このケーススタディでは以下の様に拡張JSON Schemaを策定しました。拡張JSON Schemaとは、本協議会が公開しているJSON SchemaにcsvからJSONファイルに変換する際のルールを追記したものです。詳しくはツールのサイトを参照してください。「法人」の場合は例えば以下となります。
{
"$schema": "http://json-schema.org/draft-07/schema#",
"$id": "https://ppp-database.org/spec/datamodel/Organization/",
"type": "object",
"properties": {
"id": { ---------------------------------------- "id"というAttributeに関する指定です
"type": "string", ---------------------------- "id"に対応する値は文字列です
"dataSource": { ------------------------------ CSVから取り出します
"csvAttr": "法人番号", ---------------------- CSVの法人番号から値を取ってきます
"prefix": "urn:ngsi-ld:Organization:JP" ---- 法人番号の前につなげる文字列です
}
},
"type": { -------------------------------------- "type"というAttributeに関する指定です
"const": "Organization" ---------------------- "type"に対応する値は"Organization"という固定値です
},
"identificationGroup": { ----------------------- "identification"というAttributeに関する指定です
"type": "object",
"properties": {
"type": {"const": "IdentificationGroup"}, -- "typeというSub-attributuonの値は"IdentificationGroup"と言う固定値です
"value": { --------------------------------- "value"というSub-attributeに関する指定です
"type": "array", ------------------------- このAun-attributionはArrayです
"items": [
{ -------------------------------------- Arrayの一つ目の指定です
"type": "object",
"properties":{
"identification": { ---------------- "identification"というSub-ttributeに関する指定です
"type": "string",
"dataSource": {"csvAttr": "自治体コード"}
},
"identificationType": {"const": "自治体コード"}
--以下略--
この拡張JSON Schemaを指定してctojツールを実行すると、以下の様に共通データ仕様の形式変換した結果が得られます。下の左図は変換後の先頭部分、右が追加したメーカーの部分です。
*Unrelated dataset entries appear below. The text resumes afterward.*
File: config.mk
export PLATFORM = sky130hd
export DESIGN_NAME = acc_cpu
export DESIGN_NICKNAME = d
export VERILOG_FILES = /design/src/rtl/acc_cpu.sv
export SDC_FILE = /design/constraint.sdc
export NUM_CORES = 1
export LEC_CHECK = 0
export CAP_MARGIN = 15
export CORE_ASPECT_RATIO = 1.25
export CORE_MARGIN = 2
export CORE_UTILIZATION = 49
export DETAILED_ROUTE_END_ITERATION = 6
export PLACE_DENSITY_LB_ADDON = 0.12
export SLEW_MARGIN = 20
export SYNTH_ARGS = -nofsm -noshare
export SYNTH_HDL_FRONTEND = slang
export SYNTH_SLANG_ARGS = --single-unit
File: constraint.sdc
create_clock -name clk -period 4.9 [get_ports clk]
set_input_delay 0.98 -clock clk [delete_from_list [all_inputs] [get_ports clk]]
set_output_delay 0.98 -clock clk [all_outputs]
set_load 0.05 [all_outputs]
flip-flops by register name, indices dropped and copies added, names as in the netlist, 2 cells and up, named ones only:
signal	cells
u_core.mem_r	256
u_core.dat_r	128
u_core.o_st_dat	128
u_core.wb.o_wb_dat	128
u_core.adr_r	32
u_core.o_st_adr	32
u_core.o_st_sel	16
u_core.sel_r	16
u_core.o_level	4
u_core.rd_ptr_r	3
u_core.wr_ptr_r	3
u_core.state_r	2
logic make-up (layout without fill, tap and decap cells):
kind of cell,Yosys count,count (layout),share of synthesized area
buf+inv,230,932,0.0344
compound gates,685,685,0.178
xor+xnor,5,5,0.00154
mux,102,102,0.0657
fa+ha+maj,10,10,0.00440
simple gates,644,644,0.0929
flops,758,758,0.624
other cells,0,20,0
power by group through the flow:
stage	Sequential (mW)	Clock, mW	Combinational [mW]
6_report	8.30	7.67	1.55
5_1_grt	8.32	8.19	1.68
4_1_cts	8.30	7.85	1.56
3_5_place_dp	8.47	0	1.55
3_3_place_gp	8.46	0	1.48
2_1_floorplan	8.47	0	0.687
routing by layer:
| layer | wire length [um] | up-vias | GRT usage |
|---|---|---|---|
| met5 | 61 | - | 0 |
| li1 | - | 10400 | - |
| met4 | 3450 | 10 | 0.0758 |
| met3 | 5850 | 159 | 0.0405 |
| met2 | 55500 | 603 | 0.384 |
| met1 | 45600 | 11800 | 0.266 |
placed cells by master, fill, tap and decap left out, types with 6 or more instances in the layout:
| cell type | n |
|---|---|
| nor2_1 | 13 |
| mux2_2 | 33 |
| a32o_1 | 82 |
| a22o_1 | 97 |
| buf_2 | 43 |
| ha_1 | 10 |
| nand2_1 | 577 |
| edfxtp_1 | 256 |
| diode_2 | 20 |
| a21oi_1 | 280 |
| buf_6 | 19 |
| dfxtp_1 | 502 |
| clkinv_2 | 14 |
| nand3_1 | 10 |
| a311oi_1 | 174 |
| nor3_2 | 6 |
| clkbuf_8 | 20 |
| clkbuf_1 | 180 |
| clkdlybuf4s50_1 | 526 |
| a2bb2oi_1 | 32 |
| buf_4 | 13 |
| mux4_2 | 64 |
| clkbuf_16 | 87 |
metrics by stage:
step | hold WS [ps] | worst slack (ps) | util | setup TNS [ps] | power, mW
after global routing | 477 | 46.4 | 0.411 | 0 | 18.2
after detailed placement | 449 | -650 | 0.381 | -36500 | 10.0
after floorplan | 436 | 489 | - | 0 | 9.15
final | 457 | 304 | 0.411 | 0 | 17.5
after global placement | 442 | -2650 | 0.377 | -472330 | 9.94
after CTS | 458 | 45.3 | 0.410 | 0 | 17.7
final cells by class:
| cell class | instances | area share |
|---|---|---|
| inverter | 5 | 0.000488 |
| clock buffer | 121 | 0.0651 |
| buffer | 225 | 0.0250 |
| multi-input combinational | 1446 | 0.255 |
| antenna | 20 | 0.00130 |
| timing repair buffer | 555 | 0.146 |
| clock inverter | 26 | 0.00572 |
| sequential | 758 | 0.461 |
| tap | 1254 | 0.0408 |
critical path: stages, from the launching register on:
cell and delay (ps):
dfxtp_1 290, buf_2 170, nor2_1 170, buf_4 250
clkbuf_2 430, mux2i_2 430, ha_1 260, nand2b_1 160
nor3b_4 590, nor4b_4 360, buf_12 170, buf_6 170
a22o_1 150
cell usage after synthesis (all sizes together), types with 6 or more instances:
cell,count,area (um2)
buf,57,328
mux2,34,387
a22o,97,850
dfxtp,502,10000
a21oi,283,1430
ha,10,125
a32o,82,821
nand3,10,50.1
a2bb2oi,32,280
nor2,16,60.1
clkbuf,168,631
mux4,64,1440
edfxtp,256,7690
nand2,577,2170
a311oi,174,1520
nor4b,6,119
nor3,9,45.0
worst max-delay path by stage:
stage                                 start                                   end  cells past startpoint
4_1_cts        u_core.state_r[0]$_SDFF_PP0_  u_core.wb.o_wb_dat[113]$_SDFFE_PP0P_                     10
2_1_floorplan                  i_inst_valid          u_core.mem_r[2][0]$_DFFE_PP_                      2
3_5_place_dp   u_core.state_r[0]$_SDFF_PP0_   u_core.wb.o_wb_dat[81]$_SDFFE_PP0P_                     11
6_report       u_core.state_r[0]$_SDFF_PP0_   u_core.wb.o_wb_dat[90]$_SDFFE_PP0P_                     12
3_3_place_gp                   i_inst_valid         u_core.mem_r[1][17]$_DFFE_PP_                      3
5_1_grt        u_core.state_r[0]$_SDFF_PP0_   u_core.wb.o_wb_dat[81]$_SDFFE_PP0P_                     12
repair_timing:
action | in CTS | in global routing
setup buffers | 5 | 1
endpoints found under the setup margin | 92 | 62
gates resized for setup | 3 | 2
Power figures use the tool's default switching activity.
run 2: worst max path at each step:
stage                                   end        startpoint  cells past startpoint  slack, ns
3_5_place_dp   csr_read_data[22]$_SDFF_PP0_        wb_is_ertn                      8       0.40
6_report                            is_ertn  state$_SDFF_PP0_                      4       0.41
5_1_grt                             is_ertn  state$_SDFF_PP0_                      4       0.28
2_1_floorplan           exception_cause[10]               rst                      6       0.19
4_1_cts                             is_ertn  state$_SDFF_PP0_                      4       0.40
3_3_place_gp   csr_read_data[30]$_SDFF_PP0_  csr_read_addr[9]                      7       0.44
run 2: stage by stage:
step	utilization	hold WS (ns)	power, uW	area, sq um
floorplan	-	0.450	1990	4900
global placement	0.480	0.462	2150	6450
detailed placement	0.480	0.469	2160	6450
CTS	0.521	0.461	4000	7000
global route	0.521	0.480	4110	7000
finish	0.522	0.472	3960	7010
**src/rtl/pipeline_hazard_controller.sv**
```systemverilog
// Stall/flush sequencer for the 5-stage core: covers load-use, taken branches,
// multicycle MUL/DIV in EX and data-bus wait states in MEM.
module pipeline_hazard_controller #(
  parameter int CNT_W       = 32,
  parameter int MEM_TIMEOUT = 64,
  parameter int TO_W        = 8
) (
  input  logic             clk,
  input  logic             rst_n,
  input  logic [4:0]       id_rs1,
  input  logic [4:0]       id_rs2,
  input  logic             id_uses_rs1,
  input  logic             id_uses_rs2,
  input  logic             ex_valid,
  input  logic [4:0]       ex_rd,
  input  logic             ex_mem_read,
  input  logic             branch_taken,
  input  logic             ex_muldiv_start,
  input  logic             ex_muldiv_done,
  input  logic             mem_req,
  input  logic             mem_ack,
  output logic             stall_pc,
  output logic             stall_if_id,
  output logic             stall_id_ex,
  output logic             stall_ex_mem,
  output logic             flush_if_id,
  output logic             flush_id_ex,
  output logic             bubble_ex_mem,
  output logic             mem_timeout,
  output logic [1:0]       state_o,
  output logic [CNT_W-1:0] stall_cycles
);

  typedef enum logic [1:0] {
    S_RUN     = 2'd0,
    S_MULDIV  = 2'd1,
    S_MEMWAIT = 2'd2
  } state_t;

  localparam int TO_LAST = (MEM_TIMEOUT > 0) ? (MEM_TIMEOUT - 1) : 0;

  state_t           state_q, state_d;
  logic [TO_W-1:0]  wait_cnt_q, wait_cnt_d;
  logic [CNT_W-1:0] stall_cnt_q;

  logic memstall, lu, to_hit;
  logic s_pc, s_ifid, s_idex, s_exmem, f_ifid, f_idex, b_exmem, to_pulse;

  assign memstall = mem_req & ~mem_ack;
  assign lu = ex_valid & ex_mem_read & (ex_rd != 5'd0) &
              ((id_uses_rs1 & (id_rs1 == ex_rd)) | (id_uses_rs2 & (id_rs2 == ex_rd)));
  assign to_hit = (MEM_TIMEOUT != 0) && (wait_cnt_q == TO_W'(TO_LAST));

  always_comb begin
    state_d    = state_q;
    wait_cnt_d = wait_cnt_q;
    s_pc       = 1'b0;
    s_ifid     = 1'b0;
    s_idex     = 1'b0;
    s_exmem    = 1'b0;
    f_ifid     = 1'b0;
    f_idex     = 1'b0;
    b_exmem    = 1'b0;
    to_pulse   = 1'b0;
    case (state_q)
      S_RUN: begin
        if (memstall) begin
          {s_pc, s_ifid, s_idex, s_exmem} = 4'b1111;
          wait_cnt_d = '0;
          state_d    = S_MEMWAIT;
        end else if (branch_taken) begin
          f_ifid = 1'b1;
          f_idex = 1'b1;
        end else if (ex_muldiv_start && !ex_muldiv_done) begin
          {s_pc, s_ifid, s_idex, b_exmem} = 4'b1111;
          state_d = S_MULDIV;
        end else if (lu) begin
          // One bubble clears ex_valid next cycle, so this stall ends by itself.
          {s_pc, s_ifid, f_idex} = 3'b111;
        end
      end
      S_MULDIV: begin
        if (!ex_muldiv_done || memstall) begin
          {s_pc, s_ifid, s_idex} = 3'b111;
          // A stalled MEM must keep its instruction rather than take a bubble.
          s_exmem = memstall;
          b_exmem = ~memstall;
        end else begin
          state_d = S_RUN;
        end
      end
      S_MEMWAIT: begin
        if (mem_ack) begin
          state_d = S_RUN;
        end else begin
          {s_pc, s_ifid, s_idex, s_exmem} = 4'b1111;
          if (to_hit) begin
            to_pulse   = 1'b1;
            wait_cnt_d = '0;
            state_d    = S_RUN;
          end else begin
            wait_cnt_d = wait_cnt_q + TO_W'(1);
          end
        end
      end
      default: state_d = S_RUN;
    endcase
  end

  // Reset must silence the pipeline controls even before any clock edge.
  assign stall_pc      = rst_n & s_pc;
  assign stall_if_id   = rst_n & s_ifid;
  assign stall_id_ex   = rst_n & s_idex;
  assign stall_ex_mem  = rst_n & s_exmem;
  assign flush_if_id   = rst_n & f_ifid;
  assign flush_id_ex   = rst_n & f_idex;
  assign bubble_ex_mem = rst_n & b_exmem;
  assign mem_timeout   = rst_n & to_pulse;
  assign state_o       = state_q;
  assign stall_cycles  = stall_cnt_q;

  always_ff @(posedge clk or negedge rst_n) begin
    if (!rst_n) begin
      state_q     <= S_RUN;
      wait_cnt_q  <= '0;
      stall_cnt_q <= '0;
    end else begin
      state_q    <= state_d;
      wait_cnt_q <= wait_cnt_d;
      if (s_pc && (stall_cnt_q != {CNT_W{1'b1}}))
        stall_cnt_q <= stall_cnt_q + CNT_W'(1);
    end
  end

endmodule

```
**config.mk**
```make
export PLATFORM = sky130hd
export DESIGN_NAME = pipeline_hazard_controller
export DESIGN_NICKNAME = d
export VERILOG_FILES = /design/src/rtl/pipeline_hazard_controller.sv
export SDC_FILE = /design/constraint.sdc
export NUM_CORES = 1
export LEC_CHECK = 0
export BUFFER_PORTS_ARGS = -buffer_cell sky130_fd_sc_hd__buf_4
export CAP_MARGIN = 0
export CORE_MARGIN = 5
export CORE_UTILIZATION = 35
export CTS_CLUSTER_DIAMETER = 50
export CTS_CLUSTER_SIZE = 20
export DETAILED_ROUTE_END_ITERATION = 10
export PLACE_DENSITY = 0.56
export SETUP_SLACK_MARGIN = 0.5
export SYNTH_ARGS = -nofsm -noshare
export SYNTH_HDL_FRONTEND = slang
export SYNTH_SLANG_ARGS = --single-unit
```
**constraint.sdc**
```tcl
create_clock -name clk -period 4.7 [get_ports clk]
set_input_delay 0.94 -clock clk [delete_from_list [all_inputs] [get_ports clk]]
set_output_delay 0.94 -clock clk [all_outputs]
set_load 0.05 [all_outputs]
```
# Word-level counts from Yosys, hierarchy flattened
# Index checks and enable logic that the tools add are counted.
dict set report word_totals {
  wordCells 80
  ff_bits 42
  inputBits 26
  out_inout_bits 42
}
dict set report classes {
  reduce_logical 9
  n_eq_ne 12
  addsub 2
  bitwise_logic 16
  n_mux 38
}
# cell n
set op_table {}
lappend op_table {{adder 32 x 1 -> 32 bit, second input constant} 1}
lappend op_table {{inequality test 32 bit, second input constant} 1}
lappend op_table {{two-way mux 8 bit} 3}
lappend op_table {{two-way mux 1 bit} 23}
lappend op_table {{one-hot mux 8 bit (2 select lines)} 1}
lappend op_table {{bitwise AND 1 bit} 13}
lappend op_table {{two-way mux 2 bit} 6}
lappend op_table {{equality test 5 bit} 2}
lappend op_table {{inequality test 3 bit, second input constant} 3}
lappend op_table {{one-hot mux 1 bit (3 select lines)} 3}
lappend op_table {{adder 8 x 1 -> 8 bit, second input constant} 1}
lappend op_table {{equality test 8 x 6 -> 1 bit, second input constant} 1}
lappend op_table {{inequality test 2 bit, second input constant} 3}
lappend op_table {{one-hot mux 2 bit (3 select lines)} 1}
lappend op_table {{nonzero test 5 bit} 1}
lappend op_table {{AND reduction 4 bit} 1}
lappend op_table {{AND reduction 3 bit} 1}
lappend op_table {{equality test 2 x 1 -> 1 bit, second input constant} 1}
lappend op_table {{equality test 2 bit, second input constant} 1}
lappend op_table {{logical AND 1 bit} 2}
lappend op_table {{zero test 2 bit} 1}
lappend op_table {{NOT 1 bit} 2}
lappend op_table {{one-hot mux 1 bit (2 select lines)} 1}
lappend op_table {{nonzero test 2 bit} 1}
lappend op_table {{3 further kinds} 3}

# Logic depth before layout (Yosys ltp)
dict set report depth {
  ltp_word 10
  depth_mapped 10
  depth_no_buf 8
}

# Worst setup path after synthesis
# OpenSTA, ideal clock, no wires.
dict set report synth_path {
  kind {input to output}
  from {in ex_rd[3]}
  to {out flush_id_ex}
  path_buffers 0
  slack_ns 0.593
  t_arrival_ns 3.167
  required_time_ns 3.760
  path_stages 6
  path_cell_list {xor2_1 nor4_1 a32oi_1 nor3_1 nor2_1 nor4_1}
}
dict set report synth_via {
  elab_chain_cells 10
  elab_cells_between_ends 14
  classes_between {eq/ne (2); mux (5); bitwise (6); reduce/logical (1)}
}
# element line_no
set synth_lines {}
lappend synth_lines {{from (decl)} 15} ;# input logic [4:0] ex_rd,
lappend synth_lines {{equality test 5 bit} 51} ;# ((id_uses_rs1 & (id_rs1 == ex_rd)) | (id_uses_rs2 & (id_rs2 == ex_rd)));
lappend synth_lines {{bitwise AND 1 bit} 51}
lappend synth_lines {{OR 1 bit} 51}
lappend synth_lines {{bitwise AND 1 bit *} 50} ;# assign lu = ex_valid & ex_mem_read & (ex_rd != 5'd0) &
lappend synth_lines {{two-way mux 1 bit *} 77} ;# end else if (lu) begin
lappend synth_lines {{two-way mux 1 bit *} 74} ;# end else if (ex_muldiv_start && !ex_muldiv_done) begin
lappend synth_lines {{two-way mux 1 bit *} 71} ;# end else if (branch_taken) begin
lappend synth_lines {{two-way mux 1 bit *} 67} ;# if (memstall) begin
lappend synth_lines {{two-way mux 1 bit *} 65} ;# case (state_q)
lappend synth_lines {{bitwise AND 1 bit *} 116} ;# assign flush_id_ex = rst_n & f_idex;
lappend synth_lines {{to (decl)} 27} ;# output logic flush_id_ex,
# Every way passes the cells marked *; elsewhere a longest branch is shown, timed or not.

# Final worst setup path
dict set report layout_path {
  from {in ex_rd[1]}
  to {out stall_pc}
}
dict set report layout_via {
  elab_chain_cells 10
  elab_cells_between_ends 14
  classes_between {eq/ne (2); mux (5); bitwise (6); reduce/logical (1)}
}
# element line_no
set layout_lines {}
lappend layout_lines {{equality test 5 bit} 51}
lappend layout_lines {{bitwise AND 1 bit} 51}
lappend layout_lines {{OR 1 bit} 51}
lappend layout_lines {{bitwise AND 1 bit *} 50}
lappend layout_lines {{two-way mux 1 bit *} 77}
lappend layout_lines {{two-way mux 1 bit *} 74}
lappend layout_lines {{two-way mux 1 bit *} 71}
lappend layout_lines {{two-way mux 1 bit *} 67}
lappend layout_lines {{one-hot mux 1 bit (3 select lines) *} 65}
lappend layout_lines {{bitwise AND 1 bit *} 111} ;# assign stall_pc = rst_n & s_pc;
lappend layout_lines {{to (decl)} 22} ;# output logic stall_pc,
# Marks and branches as above.
<file path="config.mk">
export PLATFORM = sky130hd
export DESIGN_NAME = alu_share_arbiter_flat
export DESIGN_NICKNAME = d
export VERILOG_FILES = /design/src/rtl/alu_share_arbiter_if.sv /design/src/rtl/alu_share_arbiter.sv /design/src/flat_wrapper.sv
export SDC_FILE = /design/constraint.sdc
export NUM_CORES = 1
export LEC_CHECK = 0
export ABC_CLOCK_PERIOD_IN_PS = 2150
export BUFFER_PORTS_ARGS = -buffer_cell sky130_fd_sc_hd__buf_2
export CORE_MARGIN = 1.5
export CORE_UTILIZATION = 43
export DETAILED_ROUTE_END_ITERATION = 10
export GPL_TIMING_DRIVEN = 0
export PLACE_DENSITY = 0.91
export SLEW_MARGIN = 30
export SYNTH_ARGS = -nofsm -noshare
export SYNTH_HDL_FRONTEND = slang
export SYNTH_SLANG_ARGS = --single-unit
</file>
<file path="constraint.sdc">
create_clock -name clk -period 2.15 [get_ports clk]
set_clock_uncertainty 0.05 [all_clocks]
set_input_delay 0.43 -clock clk [delete_from_list [all_inputs] [get_ports clk]]
set_output_delay 0.43 -clock clk [all_outputs]
set_load 0.02 [all_outputs]
</file>
===== src/rtl/mem_port_arbiter_pkg.sv =====
// mem_port_arbiter_pkg
// Shared definitions for the data-side memory port arbiter and its read tag
// pipeline: owner encoding, the memory read latency, and the tag record.
package mem_port_arbiter_pkg;

  // Which requester issued a read
  localparam logic OWN_CPU = 1'b0;
  localparam logic OWN_AUX = 1'b1;

  // Read latency of the program/data memory (address -> data valid)
  localparam int MEM_RD_LAT = 2;

  // One in-flight read slot
  typedef struct packed {
    logic valid;
    logic owner;
  } rd_tag_t;

  localparam rd_tag_t TAG_IDLE = '{valid: 1'b0, owner: OWN_CPU};

  // Saturating 16-bit increment used by the statistics counters
  function automatic logic [15:0] sat_inc16(input logic [15:0] v);
    return (v == 16'hffff) ? v : v + 16'd1;
  endfunction

endpackage


===== src/rtl/mem_port_arbiter_tag_pipe.sv =====
// mem_rd_tag_pipe
// RD_LAT-deep shift register of {valid, owner} read tags. A tag pushed in
// cycle t appears at the tail in cycle t+RD_LAT.
// Ports:
//   clk, rst_n : clock, asynchronous active-low clear of every stage
//   push       : tag entering stage 0 at the next rising edge
//   tail       : oldest stage (registered)
module mem_rd_tag_pipe
  import mem_port_arbiter_pkg::*;
#(
  parameter int RD_LAT = MEM_RD_LAT
) (
  input  logic    clk,
  input  logic    rst_n,
  input  rd_tag_t push,
  output rd_tag_t tail
);

  rd_tag_t stages [RD_LAT];

  always_ff @(posedge clk or negedge rst_n) begin
    if (!rst_n) begin
      for (int i = 0; i < RD_LAT; i++) stages[i] <= TAG_IDLE;
    end else begin
      stages[0] <= push;
      for (int i = 1; i < RD_LAT; i++) stages[i] <= stages[i-1];
    end
  end

  assign tail = stages[RD_LAT-1];

endmodule
[src/flat_wrapper.sv]
// flat-port wrapper written by rule: the top's interface ports become plain ports
module fiber_req_arbiter_flat 
#(
  parameter int NUM_PE         = 4,
  parameter int DATA_WIDTH     = 16,
  parameter int ADDR_WIDTH     = 64,
  parameter int TIMEOUT_CYCLES = 255
)
  (i_clk, i_reset, o_busy, o_err, o_timeout, pe_if_i_pe_request_type, pe_if_i_pe_addr, pe_if_i_pe_data, pe_if_i_pe_type_valid, pe_if_i_pe_data_o_ready, pe_if_i_bank_type_ready, pe_if_i_bank_data_o, pe_if_i_bank_data_o_valid, pe_if_o_pe_type_ready, pe_if_o_pe_data_o, pe_if_o_pe_data_o_valid, pe_if_o_bank_request_type, pe_if_o_bank_addr, pe_if_o_bank_data, pe_if_o_bank_type_valid, pe_if_o_bank_data_o_ready);
  fiber_req_arbiter_if #(.NUM_PE(NUM_PE), .DATA_WIDTH(DATA_WIDTH), .ADDR_WIDTH(ADDR_WIDTH)) pe_if_i ();
  input  logic i_clk;
  input  logic i_reset;
  output logic o_busy;
  output logic o_err;
  output logic o_timeout;
  input wire logic [$bits(pe_if_i.i_pe_request_type)-1:0] pe_if_i_pe_request_type;
  input wire logic [$bits(pe_if_i.i_pe_addr)-1:0] pe_if_i_pe_addr;
  input wire logic [$bits(pe_if_i.i_pe_data)-1:0] pe_if_i_pe_data;
  input wire logic [$bits(pe_if_i.i_pe_type_valid)-1:0] pe_if_i_pe_type_valid;
  input wire logic [$bits(pe_if_i.i_pe_data_o_ready)-1:0] pe_if_i_pe_data_o_ready;
  input wire logic [$bits(pe_if_i.i_bank_type_ready)-1:0] pe_if_i_bank_type_ready;
  input wire logic [$bits(pe_if_i.i_bank_data_o)-1:0] pe_if_i_bank_data_o;
  input wire logic [$bits(pe_if_i.i_bank_data_o_valid)-1:0] pe_if_i_bank_data_o_valid;
  output wire logic [$bits(pe_if_i.o_pe_type_ready)-1:0] pe_if_o_pe_type_ready;
  output wire logic [$bits(pe_if_i.o_pe_data_o)-1:0] pe_if_o_pe_data_o;
  output wire logic [$bits(pe_if_i.o_pe_data_o_valid)-1:0] pe_if_o_pe_data_o_valid;
  output wire logic [$bits(pe_if_i.o_bank_request_type)-1:0] pe_if_o_bank_request_type;
  output wire logic [$bits(pe_if_i.o_bank_addr)-1:0] pe_if_o_bank_addr;
  output wire logic [$bits(pe_if_i.o_bank_data)-1:0] pe_if_o_bank_data;
  output wire logic [$bits(pe_if_i.o_bank_type_valid)-1:0] pe_if_o_bank_type_valid;
  output wire logic [$bits(pe_if_i.o_bank_data_o_ready)-1:0] pe_if_o_bank_data_o_ready;
  assign pe_if_i.i_pe_request_type = pe_if_i_pe_request_type;
  assign pe_if_i.i_pe_addr = pe_if_i_pe_addr;
  assign pe_if_i.i_pe_data = pe_if_i_pe_data;
  assign pe_if_i.i_pe_type_valid = pe_if_i_pe_type_valid;
  assign pe_if_i.i_pe_data_o_ready = pe_if_i_pe_data_o_ready;
  assign pe_if_i.i_bank_type_ready = pe_if_i_bank_type_ready;
  assign pe_if_i.i_bank_data_o = pe_if_i_bank_data_o;
  assign pe_if_i.i_bank_data_o_valid = pe_if_i_bank_data_o_valid;
  assign pe_if_o_pe_type_ready = pe_if_i.o_pe_type_ready;
  assign pe_if_o_pe_data_o = pe_if_i.o_pe_data_o;
  assign pe_if_o_pe_data_o_valid = pe_if_i.o_pe_data_o_valid;
  assign pe_if_o_bank_request_type = pe_if_i.o_bank_request_type;
  assign pe_if_o_bank_addr = pe_if_i.o_bank_addr;
  assign pe_if_o_bank_data = pe_if_i.o_bank_data;
  assign pe_if_o_bank_type_valid = pe_if_i.o_bank_type_valid;
  assign pe_if_o_bank_data_o_ready = pe_if_i.o_bank_data_o_ready;
  fiber_req_arbiter #(.NUM_PE(NUM_PE), .DATA_WIDTH(DATA_WIDTH), .ADDR_WIDTH(ADDR_WIDTH), .TIMEOUT_CYCLES(TIMEOUT_CYCLES)) u_core (.i_clk(i_clk), .i_reset(i_reset), .pe_if(pe_if_i), .o_busy(o_busy), .o_err(o_err), .o_timeout(o_timeout));
endmodule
余談ですが、NGSI V2ではこの”id”と”type”以外のAttributeに”type”と”value”が記述されている形式をNormalized形式と呼んでいます。簡略化して見やすくしたkeyValues形式と言うものがありますが、type名などが失われるので、情報を保存する際にはこのNormalized形式を利用します。
[
{
"id": "urn:ngsi-ld:Organization:JP9000020342025",
"type": "Organization",
"identificationGroup": {
"type": "IdentificationGroup",
"value": [
{
"identification": "342025",
"identificationType": "自治体コード"
},
{
"identification": "9000020342025",
"identificationType": "法人番号"
}
]
},
"name": {
"type": "Text",
"value": "呉市"
},
"containedInPlace": {
"type": "Text",
"value": "広島県"
},
"nameKana": {
"type": "Text",
"value": "クレシ"
},
"nameEn": {
"type": "Text",
"value": "Kure City"
},
"category": {
--以下略--
{
"id": "urn:ngsi-ld:Organization:JP0990123456001",
"type": "Organization",
"identificationGroup": {
"type": "IdentificationGroup",
"value": [
{
"identification": "0990123456001",
"identificationType": "法人番号"
}
]
},
"name": {
"type": "Text",
"value": "パナ製作所"
}
},
{
"id": "urn:ngsi-ld:Organization:JP0990123456002",
"type": "Organization",
"identificationGroup": {
"type": "IdentificationGroup",
"value": [
{
"identification": "0990123456002",
"identificationType": "法人番号"
}
]
},
"name": {
"type": "Text",
"value": "KAKA"
}
},
--以下略--
更に余談ですが、このツールでは、出力の形式を選べます。記載の例はPythonなどでそのままリストとして読み込める形式ですが、この他に、デジタル庁の推奨モジュールであるFiware/Orionにそのまま入力できる形式も選択可能です。